芝棟(しばむね) (株)根岸俊雄都市建築事務所 代表取締役 根岸 俊雄

イラスト:芝棟(しばむね)写真は前橋市にある阿久沢家住宅です。この民家は、茅葺寄棟造りの桁行八間(15.3m)、梁間四間半(8.2m)の建物で、建造年代は17世紀と推定され、国指定重要文化財になっています。この住宅の屋根、棟部分をよくご覧下さい。緑色の植物が生えていますね。これが芝棟(しばむね)と言われるものです。

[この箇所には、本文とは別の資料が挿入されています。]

## config.mk

```make
export PLATFORM = sky130hd
export DESIGN_NAME = sync_burst_sram
export DESIGN_NICKNAME = d
export VERILOG_FILES = /design/src/rtl/sbs_pkg.sv /design/src/rtl/sbs_burst_ctr.sv /design/src/rtl/sbs_array.sv /design/src/rtl/sbs_out_stage.sv /design/src/rtl/sync_burst_sram.sv
export SDC_FILE = /design/constraint.sdc
export NUM_CORES = 1
export LEC_CHECK = 0
export ABC_CLOCK_PERIOD_IN_PS = 6200
export BUFFER_PORTS_ARGS = -buffer_cell sky130_fd_sc_hd__buf_2
export CAP_MARGIN = 20
export CORE_MARGIN = 1.5
export CORE_UTILIZATION = 65
export DETAILED_ROUTE_END_ITERATION = 8
export PLACE_DENSITY = 0.78
export SLEW_MARGIN = 30
export SYNTH_ARGS = -nofsm -noshare
export SYNTH_HDL_FRONTEND = slang
export SYNTH_SLANG_ARGS = --single-unit
```

## constraint.sdc

```tcl
create_clock -name clk -period 6.2 [get_ports clk]
set_input_delay 0.62 -clock clk [delete_from_list [all_inputs] [get_ports clk]]
set_output_delay 0.62 -clock clk [all_outputs]
set_load 0.005 [all_outputs]
```

## src/rtl/sbs_pkg.sv

```systemverilog
package sbs_pkg;

    typedef enum logic {
        ORD_LINEAR     = 1'b0,
        ORD_INTERLEAVE = 1'b1
    } burst_order_e;

    // low two address bits of beat number cnt
    function automatic logic [1:0] beat_low(input logic [1:0] base,
                                            input logic [1:0] cnt,
                                            input burst_order_e ord);
        if (ord == ORD_INTERLEAVE) return base ^ cnt;
        return base + cnt;
    endfunction

endpackage

```

## src/rtl/sbs_burst_ctr.sv

```systemverilog
module sbs_burst_ctr
    import sbs_pkg::*;
#(
    parameter int ADDR_W = 6
) (
    input  logic              clk,
    input  logic              rst_n,
    input  logic              start_i,
    input  logic              adv_i,
    input  logic              we_i,
    input  logic              order_i,
    input  logic [ADDR_W-1:0] addr_i,
    input  logic              bus_read_i,
    output logic [ADDR_W-1:0] cur_addr_o,
    output logic              rd_beat_o,
    output logic              wr_en_o,
    output logic              turn_o
);

    typedef struct packed {
        logic [ADDR_W-1:0] base;
        logic [1:0]        cnt;
        burst_order_e      ord;
        logic              active;
        logic              wr;
        logic              turn;
    } ctr_t;

    ctr_t st_d, st_q;
    logic step;

    always_comb begin
        st_d      = st_q;
        st_d.turn = 1'b0;
        step      = st_q.active && !st_q.turn && adv_i && !start_i;
        if (start_i) begin
            st_d.base   = addr_i;
            st_d.cnt    = 2'd0;
            st_d.ord    = burst_order_e'(order_i);
            st_d.active = 1'b1;
            st_d.wr     = we_i;
            st_d.turn   = we_i && bus_read_i;
        end else if (step) begin
            st_d.cnt = st_q.cnt + 2'd1;
            if (st_q.cnt == 2'd3) st_d.active = 1'b0;
        end
    end

    always_ff @(posedge clk or negedge rst_n) begin
        if (!rst_n) st_q <= ctr_t'('0);
        else        st_q <= st_d;
    end

    assign cur_addr_o = {st_q.base[ADDR_W-1:2], beat_low(st_q.base[1:0], st_q.cnt, st_q.ord)};
    assign rd_beat_o  = st_q.active && !st_q.wr;
    assign wr_en_o    = step && st_q.wr;
    assign turn_o     = st_q.turn;

endmodule

```

## src/rtl/sbs_array.sv

```systemverilog
module sbs_array #(
    parameter int ADDR_W = 6,
    parameter int DATA_W = 8
) (
    input  logic              clk,
    input  logic              we,
    input  logic [ADDR_W-1:0] addr,
    input  logic [DATA_W-1:0] wdata,
    output logic [DATA_W-1:0] rdata
);

    localparam int DEPTH = 1 << ADDR_W;

    logic [DATA_W-1:0] mem [DEPTH];

    always_ff @(posedge clk) begin
        if (we) mem[addr] <= wdata;
    end

    assign rdata = mem[addr];

endmodule

```

## src/rtl/sbs_out_stage.sv

```systemverilog
module sbs_out_stage #(
    parameter int DATA_W   = 8,
    parameter bit PIPELINE = 1'b0
) (
    input  logic              clk,
    input  logic              rst_n,
    input  logic              valid_i,
    input  logic [DATA_W-1:0] data_i,
    output logic              valid_o,
    output logic [DATA_W-1:0] data_o
);

    generate
        if (PIPELINE) begin : g_pipe
            typedef struct packed {
                logic              valid;
                logic [DATA_W-1:0] data;
            } out_t;

            out_t out_d, out_q;

            always_comb begin
                out_d.valid = valid_i;
                out_d.data  = valid_i ? data_i : '0;
            end

            always_ff @(posedge clk or negedge rst_n) begin
                if (!rst_n) out_q <= '0;
                else        out_q <= out_d;
            end

            assign valid_o = out_q.valid;
            assign data_o  = out_q.data;
        end else begin : g_flow
            assign valid_o = valid_i;
            assign data_o  = valid_i ? data_i : '0;
        end
    endgenerate

endmodule

```

## src/rtl/sync_burst_sram.sv

```systemverilog
module sync_burst_sram #(
    parameter int ADDR_W   = 6,
    parameter int DATA_W   = 8,
    parameter bit PIPELINE = 1'b0
) (
    input  logic              clk,
    input  logic              rst_n,
    input  logic              start_i,
    input  logic              adv_i,
    input  logic              we_i,
    input  logic              order_i,
    input  logic [ADDR_W-1:0] addr_i,
    input  logic [DATA_W-1:0] wdata_i,
    output logic [DATA_W-1:0] rdata_o,
    output logic              rvalid_o,
    output logic              turn_o
);

    logic [ADDR_W-1:0] cur_addr;
    logic              rd_beat;
    logic              wr_en;
    logic [DATA_W-1:0] arr_rdata;

    sbs_burst_ctr #(.ADDR_W(ADDR_W)) u_ctr (
        .clk        (clk),
        .rst_n      (rst_n),
        .start_i    (start_i),
        .adv_i      (adv_i),
        .we_i       (we_i),
        .order_i    (order_i),
        .addr_i     (addr_i),
        .bus_read_i (rvalid_o),
        .cur_addr_o (cur_addr),
        .rd_beat_o  (rd_beat),
        .wr_en_o    (wr_en),
        .turn_o     (turn_o)
    );

    sbs_array #(.ADDR_W(ADDR_W), .DATA_W(DATA_W)) u_array (
        .clk   (clk),
        .we    (wr_en),
        .addr  (cur_addr),
        .wdata (wdata_i),
        .rdata (arr_rdata)
    );

    sbs_out_stage #(.DATA_W(DATA_W), .PIPELINE(PIPELINE)) u_out (
        .clk     (clk),
        .rst_n   (rst_n),
        .valid_i (rd_beat),
        .data_i  (arr_rdata),
        .valid_o (rvalid_o),
        .data_o  (rdata_o)
    );

endmodule

```

==> results.rst <==
.. list-table::
   :header-rows: 1

   * - Metric
     - Value
   * - Arrival @ worst endpoint
     - 4.49 ns
   * - Via count of the first global-routing pass
     - 11800
   * - Number of antenna-violating nets in the routed design
     - 0
   * - Pwr/cell area
     - 344 mW/mm2
   * - Final setup viols
     - 0
   * - Chip width
     - 183 um
   * - Total instance count after detailed placement
     - 1669
   * - Flip-flop and latch count after synthesis
     - 524
   * - Number of I/O port buffers
     - 29
   * - CTS H-Tree Depth
     - 2
   * - Total via count after detailed routing
     - 12000
   * - DRT Pass-1 Iters
     - 6
   * - Pleak
     - roughly 7.6 nW
   * - Critical path peak fanout
     - 43
   * - Routed wire length
     - 49.8 mm
   * - Path category of the worst min-delay check
     - primary input to register
   * - Chain of cells forming the critical path
     - ha_4 -> nor2b_1 -> xnor2_2 -> buf_4 -> a2111oi_0 -> a31oi_1 -> o2111ai_1 -> or4_1 -> nor4_1 -> buf_2
   * - Endpoint class of the critical path
     - output port
   * - Top Ports
     - 30
   * - Largest net degree at the start of global routing
     - 74
   * - Async set-reset flop share out of synthesis
     - 2.29%
   * - Area Overhead vs Synth
     - 10.2%
   * - RePlAce Congestion
     - 0.970
   * - Worst voltage drop across the vdd grid
     - 295 uV
   * - Sequential share of the synthesized area
     - 74.8%
   * - Total clock buffers created by CTS
     - 50
   * - Sum of negative setup slack
     - 0 ns
   * - Via-per-instance ratio
     - between 6 and 7
   * - Clock network latency to the later pin of the worst-skew pair
     - around 0.56 ns
   * - DRC
     - 0
   * - TritonCTS clock tree
     - done
   * - Antenna violations before repair
     - 1
   * - Drt wl/cell
     - 28.2 um
   * - Critical path type
     - register to output port
   * - Net count of the mapped netlist
     - 1305
   * - Final worst path period share
     - 82.4%
   * - Overflow left after global routing
     - 0
   * - Worst Path Required
     - 5.58 ns
   * - Unrepaired setup endpoints after global routing
     - false
   * - Number of library cell types mapped by synthesis
     - 53
   * - Core area
     - 0.0316 mm2
   * - Row count
     - 65
   * - Main synth FF type
     - edfxtp_1
   * - Clock root buffer master
     - clkbuf_16
   * - Number of max-cap violations
     - 0
   * - Count of mapped cells out of synthesis
     - 1283
   * - Initial cell density of the core
     - 66.3%
   * - Vertical die dimension
     - roughly 180 um
   * - Largest stage delay on the critical path
     - about 0.62 ns
   * - FMAX
     - just under 200 MHz
   * - Mapped cell area
     - approximately 0.021 mm2
   * - Final hold violation count
     - 0
   * - Maximum clock path buffer count
     - 3
   * - Synth Warn #
     - 0
   * - Detailed placement HPWL
     - roughly 30 mm
   * - Post-layout instance count excluding filler cells
     - between 1500 and 2000
   * - Clock-pin slew of the registers on the worst-case setup and hold paths
     - 0.06 ns
   * - Least-Margin Pin Slew
     - approximately 1.0 ns
   * - Slowest-stage cell, CP
     - or4_1
   * - Outcome
     - finished clean
   * - Slew Viols, Final
     - 0
   * - Crit path launch type
     - register
   * - Starting DRT DRC Count
     - 1778
   * - GRT Resource Usage Total
     - 30.7%
   * - Die area
     - 0.0333 mm2
   * - Mapped Avg Cell Area
     - 16.3 um2
   * - Max-Slew Margin vs Limit
     - 30.3%
   * - Clock period minus final worst setup slack
     - 5.11 ns
   * - Share of post-route cells with drive strength above 1
     - between 10% and 20%
   * - Post-synth EDFFs
     - 512
   * - Fin nets
     - 1343
   * - Total inserted antenna cells
     - 0
   * - TritonCTS Sinks
     - 524
   * - Layout Skew
     - 0.0139 ns
   * - Global-route wire length before repair
     - roughly 74 mm
## flip-flops by register name (all words and copies together) (netlist names)
name and flops:
u_array.mem 512, u_ctr.turn_o 1, u_ctr.st_q 7, u_ctr.cur_addr_o 4
## layer usage
metal  share of wire (%)  GRT usage, %  vias up  routed length (um)
met5                0.17          1.93        -                  85
met1                  37          42.2     5963               18400
li1                    -             -     5072                   -
met3                  12          8.38      140                5900
met4                 4.1          12.3        2                2060
met2                  47          47.2      800               23400
## repair_timing
action                     4_1_cts  5_1_grt
hold buffers                     1        0
setup buffers                    0        0
resized for setup                0        0
hold endpoints to repair        12        0
setup endpoints to repair        0        0
## through the flow
stage / hold slack, ns / total power, W / setup WS, ns / instance area, um2 / util (%)
floorplan: 0.324 / 0.00468 / 3.01 / 21000 / -
global placement: 0.485 / 0.00500 / 1.79 / 21500 / 67.8
finish: 0.282 / 0.00795 / 1.09 / 23100 / 73.0
detailed placement: 0.510 / 0.00502 / 1.71 / 21500 / 67.9
global route: 0.289 / 0.00816 / 0.917 / 23100 / 73.0
CTS: 0.274 / 0.00794 / 1.05 / 23100 / 73.0
## cell usage in the layout (no fill, tap or decap), types with 19 or more instances in the layout
master and count:
nand3_1 33, o21ai_0 19, nor2b_1 41, buf_4 24, buf_2 24, mux4_2 37
mux2i_1 101, clkbuf_16 53, a21oi_1 44, a211oi_1 41, nor2_1 101, nand2_1 138
edfxtp_1 512
## logic make-up after synthesis
| group | count (synthesis) | synth area share, % |
|---|---|---|
| mux | 158 | 10.2 |
| compound gates | 155 | 4.75 |
| simple gates | 375 | 8.21 |
| fa+ha+maj | 2 | 0.119 |
| flops | 524 | 74.8 |
| buf+inv | 65 | 1.70 |
| xor+xnor | 4 | 0.239 |
## cell usage after synthesis (7+ instances only)
cell / instances / area share (%)
o22ai_1: 17 / 0.51
and2_1: 10 / 0.30
mux2_2: 15 / 0.81
edfxtp_1: 512 / 73
clkbuf_1: 15 / 0.27
nand3_1: 33 / 0.79
dfrtp_1: 12 / 1.4
a211oi_1: 41 / 1.5
nand2_1: 138 / 2.5
nand4_1: 8 / 0.24
buf_1: 8 / 0.14
nor4_1: 8 / 0.24
mux2i_1: 101 / 4.8
o21ai_0: 19 / 0.45
and3_1: 7 / 0.21
nor2b_1: 41 / 1.2
a31oi_1: 7 / 0.21
nor2_1: 102 / 1.8
buf_4: 7 / 0.25
mux4_2: 37 / 4.0
nor3_1: 9 / 0.21
a21oi_1: 44 / 1.1
buf_2: 31 / 0.74
## final timing paths
kind / endpoint / cells past startpoint / start / slack [ns]
min in group asynchronous: u_ctr.st_q[7]$_DFFE_PN0P_ / 2 / rst_n / 0.47
max reg2reg: u_array.mem[47][7]$_DFFE_PP_ / 6 / u_ctr.st_q[4]$_DFFE_PN0P_ / 2.12
min: u_ctr.st_q[1]$_DFFE_PN0P_ / 3 / we_i / 0.28
max: rdata_o[2] / 10 / u_ctr.st_q[4]$_DFFE_PN0P_ / 1.09
min reg2reg: u_ctr.st_q[3]$_DFFE_PN0P_ / 1 / u_ctr.st_q[3]$_DFFE_PN0P_ / 0.52
max in group asynchronous: u_ctr.cur_addr_o[2]$_DFFE_PN0P_ / 2 / rst_n / 5.49
## report_power, final
group          internal (W)  leakage [nW]  switching, W
sequential          0.00390          4.74     0.0000237
clock               0.00172         0.783       0.00126
combinational      0.000365          2.08      0.000685
## worst max-delay path, delay by kind of cell (launching register included)
family	cells	cell delay (ns)
AND/OR/NAND/NOR	3	1.36
XOR/XNOR	1	0.57
buffers and inverters	2	0.80
flip-flops	1	0.43
adder cells (fa/ha/maj)	1	0.17
AO/OA/AOI/OAI	3	0.58
## layout make-up
class | count | area [um2]
flip-flops and latches | 524 | 15700
fillers | 1870 | 8530
multi-input cells | 694 | 4970
clock buffers | 60 | 1350
well taps | 402 | 503
repair buffers | 51 | 345
clock inverters | 32 | 258
Power figures use the tool's default switching activity.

芝棟とは、茅葺屋根において棟からの雨漏りを防ぐための棟仕舞の一種です。まず棟の上に土を載せてしっかりと押さえ、次にその土が風雨に流されないように芝を植え、そしてその根が張ることで棟をしっかり固めるという、伝統的な技法なのです。棟に植える植物には、芝の他、イチハツ(アヤメの一種)、ショウブ、オニユリ、桔梗、イワマツなどがあります。まるで「屋根の花園」ですね。いずれもしっかりと根が張り、日照りに強く、そして花の咲く植物です。ですから、棟に花が咲けば、植えられている植物の根が張り、棟がしっかりと固められているという印になるのでした。

芝棟(しばむね)協力:前橋市教育委員会芝棟にはその他にもいろいろな植物が混生していました。野辺から採ってきた芝土には、いろいろな種子や球根や根茎などが混入していました。さらに、風や鳥によってもたらされる種子も多くありました。

また、地方によっては「もっぱら装飾の目的」でいろいろな草木を植え込むということもありました。こうなるともう芝棟は「屋上植物園」みたいになってしまいますね。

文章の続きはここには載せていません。